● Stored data
What follows belongs to an exercise in optimizing a design on an open flow for small area, a short achievable clock period and few clock cycles per item; a production flow would make more cautious choices.
Only simulation tests tie the RTL to the original design; equivalence was not proved.

==> flow/design.v (excerpt) <==
module sun_stage (
    input  wire        clk,
    input  wire        rst,
    input  wire        in_valid,
    output wire        in_ready,
    input  wire        in_safe,
    input  wire [15:0] in_s,
    input  wire [15:0] in_g,
    input  wire [15:0] in_red,
    input  wire [15:0] in_grn,
    input  wire [15:0] in_blu,
    output wire        out_valid,
    input  wire        out_ready,
    output wire [15:0] out_red,
    output wire [15:0] out_grn,
    output wire [15:0] out_blu
);
    reg         sv;                  
    reg         rdy;                 
    assign in_ready = rdy;
    wire        e0 = ~sv | ~vl0;    
    wire        e1 = ~sv | ~vl1;    
    wire        e2 = ~sv | ~vl2;    
    wire        e3 = ~sv | ~vl3;    
    wire        e4 = ~sv | ~vl4;    
    wire        e5 = ~sv | ~vl5;    
    wire        e6 = ~sv | ~vl6;    
    wire        e7 = ~sv | ~vl7;    
    wire        e8 = ~sv | ~vl8;    
    wire        e9 = ~sv | ~vl9;    
    wire        e10 = ~sv | ~vl10;    
  ...
For scale: about 12,000 cells after synthesis, about 2,500 flip-flops, roughly 140 I/O pins, ~0.15 mm2 of cells after synthesis.
Settings: LEC_CHECK=0, ABC_CLOCK_PERIOD_IN_PS=4000, CAP_MARGIN=20, CORE_MARGIN=2, CORE_UTILIZATION=55, SETUP_SLACK_MARGIN=5, SLEW_MARGIN=20; clock period 12.0 ns.
standard.sh (not shown) runs the stock make flow with config.mk's settings and CLKGATE_MAP_FILE= SYNTH_SCRIPT=/design/flow/synth_recipe.tcl, a recipe that flattens the netlist after the stock synthesis.
==> flow/flow/run.sh <==
#!/bin/bash
# Own flow: the standard layout (standard.sh), unchanged except that
#  - the port buffers that global placement inserts on every input and output
#    are buf_2 cells instead of the default delay buffers.
set -euo pipefail
sed -e "s/SETUP_SLACK_MARGIN=[0-9.]*/SETUP_SLACK_MARGIN=8 'BUFFER_PORTS_ARGS=-buffer_cell sky130_fd_sc_hd__buf_2'/" standard.sh > standard_tight.sh
bash standard_tight.sh > standard.log 2>&1
The first run completed without violations.
Testbench counts at the start, summed over its fixed seeds: cycles 24,136, items 24,000.
Next try:
CTS_BUF_LIST = sky130_fd_sc_hd__clkbuf_8   (was unset)
CTS_CLUSTER_DIAMETER = 50   (was unset)
CTS_CLUSTER_SIZE = 18   (was unset)
TNS_END_PERCENT = 5   (was unset)
The new run completed with no timing, DRC or antenna violations.
Worst setup slack got worse by 0.0034 ns.
Final area shrinks by 2.9%.
Utilization came out lower by 1.8 points.
Next try:
==> flow/flow/run.sh (replaced) <==
#!/bin/bash
set -euo pipefail
sed -e 's/SETUP_SLACK_MARGIN=[0-9.]*/SETUP_SLACK_MARGIN=8/' standard.sh > standard_tight.sh
bash standard_tight.sh > standard.log 2>&1
CTS_BUF_LIST = unset   (was sky130_fd_sc_hd__clkbuf_8)
CTS_CLUSTER_DIAMETER = unset   (was 50)
CTS_CLUSTER_SIZE = unset   (was 18)
What happened:
- register-to-register slack got worse by 0.11 ns
- setup slack got worse by 0.15 ns
- clock skew came out lower by 0.034 ns
- core utilization came out higher by 1.1 points
- hold slack improved by 0.026 ns
- cell count hardly moves
- synthesized area is unchanged
- via count came out higher by 0.52%
- global-route usage came out higher by 0.40 points
- design area came out higher by 1.9%
Next try:
==> flow/flow/run.sh (replaced) <==
#!/bin/bash
# Own flow: the standard layout (standard.sh), unchanged except that
#  - the port buffers that global placement inserts on every input and output
#    are buf_2 cells instead of the default delay buffers;
#  - clock tree synthesis (same settings as config.mk gives it) inserts no
#    dummy loads.
set -euo pipefail
CTS="CTS_ARGS=-sink_clustering_enable -repair_clock_nets -sink_clustering_size 18 -sink_clustering_max_diameter 50 -buf_list sky130_fd_sc_hd__clkbuf_8 -dont_use_dummy_load"
sed -e "s/SETUP_SLACK_MARGIN=[0-9.]*/SETUP_SLACK_MARGIN=8 'BUFFER_PORTS_ARGS=-buffer_cell sky130_fd_sc_hd__buf_2' '$CTS'/" standard.sh > standard_tight.sh
bash standard_tight.sh > standard.log 2>&1
CTS_BUF_LIST = sky130_fd_sc_hd__clkbuf_8   (was unset)
CTS_CLUSTER_DIAMETER = 50   (was unset)
CTS_CLUSTER_SIZE = 18   (was unset)
=>
- clock-buffer cell count decreases by 64
- flip-flop and latch count stays the same
- final area decreases by 3.4%
- global-route usage decreases by 0.42 points
- core utilization decreases by 2.1 points
- worst hold slack got worse by 0.041 ns
Next try:
==> flow/flow/run.sh (replaced) <==
#!/bin/bash
# Own flow: the standard layout (standard.sh), unchanged except that
#  - the port buffers that global placement inserts on every input and output
#    are buf_2 cells instead of the default delay buffers.
set -euo pipefail
sed -e "s/SETUP_SLACK_MARGIN=[0-9.]*/SETUP_SLACK_MARGIN=8 'BUFFER_PORTS_ARGS=-buffer_cell sky130_fd_sc_hd__buf_2'/" standard.sh > standard_tight.sh
bash standard_tight.sh > standard.log 2>&1
CTS_BUF_LIST = unset   (was sky130_fd_sc_hd__clkbuf_8)
CTS_CLUSTER_DIAMETER = unset   (was 50)
CTS_CLUSTER_SIZE = unset   (was 18)
=> The new run passed the timing, DRC and antenna checks. Sequential share of layout area decreases by 1.4 points. Synthesized cell count is unchanged. Utilization went up by 1.9 points. Routed wire length climbs by 0.33%. Design area is higher by 3.2%. Non-clock buffer count shrinks by 1.

## separate check: timing with driven ports
In the flow no input, the clock included, has a driving cell. The finished layouts below were timed again as built, in two steps. Step 1: set_driving_cell puts a clkbuf_16 on clk and a buf_2 on each other input, an assumption about the parent block. Step 2, shift: input delay + t, output delay - t, t = (earliest + latest rising clock arrival at the registers) / 2. This alone moves slack from input paths to output paths. Slacks: no drivers / after step 1 / after step 2; pairs: no drivers / after step 1.
run | t, ns | setup slack, ns | latest minus earliest clock arrival (ns)
the first run | 0.939 | 7.879 / 7.879 / 7.755 | 0.039 / 0.040
the second run | 1.101 | 7.875 / 7.800 / 7.755 | 0.082 / 0.081
the third run | 0.939 | 7.728 / 7.632 / 7.289 | 0.051 / 0.050
the fourth run | 1.067 | 7.822 / 7.822 / 7.757 | 0.128 / 0.129
the fifth run | 0.954 | 7.854 / 7.780 / 7.772 | 0.046 / 0.046
After both steps every run listed still meets setup and hold. For the third run, which loses most, drivers alone change the setup slack by -0.096 ns; drivers and shift together by -0.439 ns.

● What you have to do
Check every line in the entries for the word "period". State how many have it, with no other text.

● Answer space
2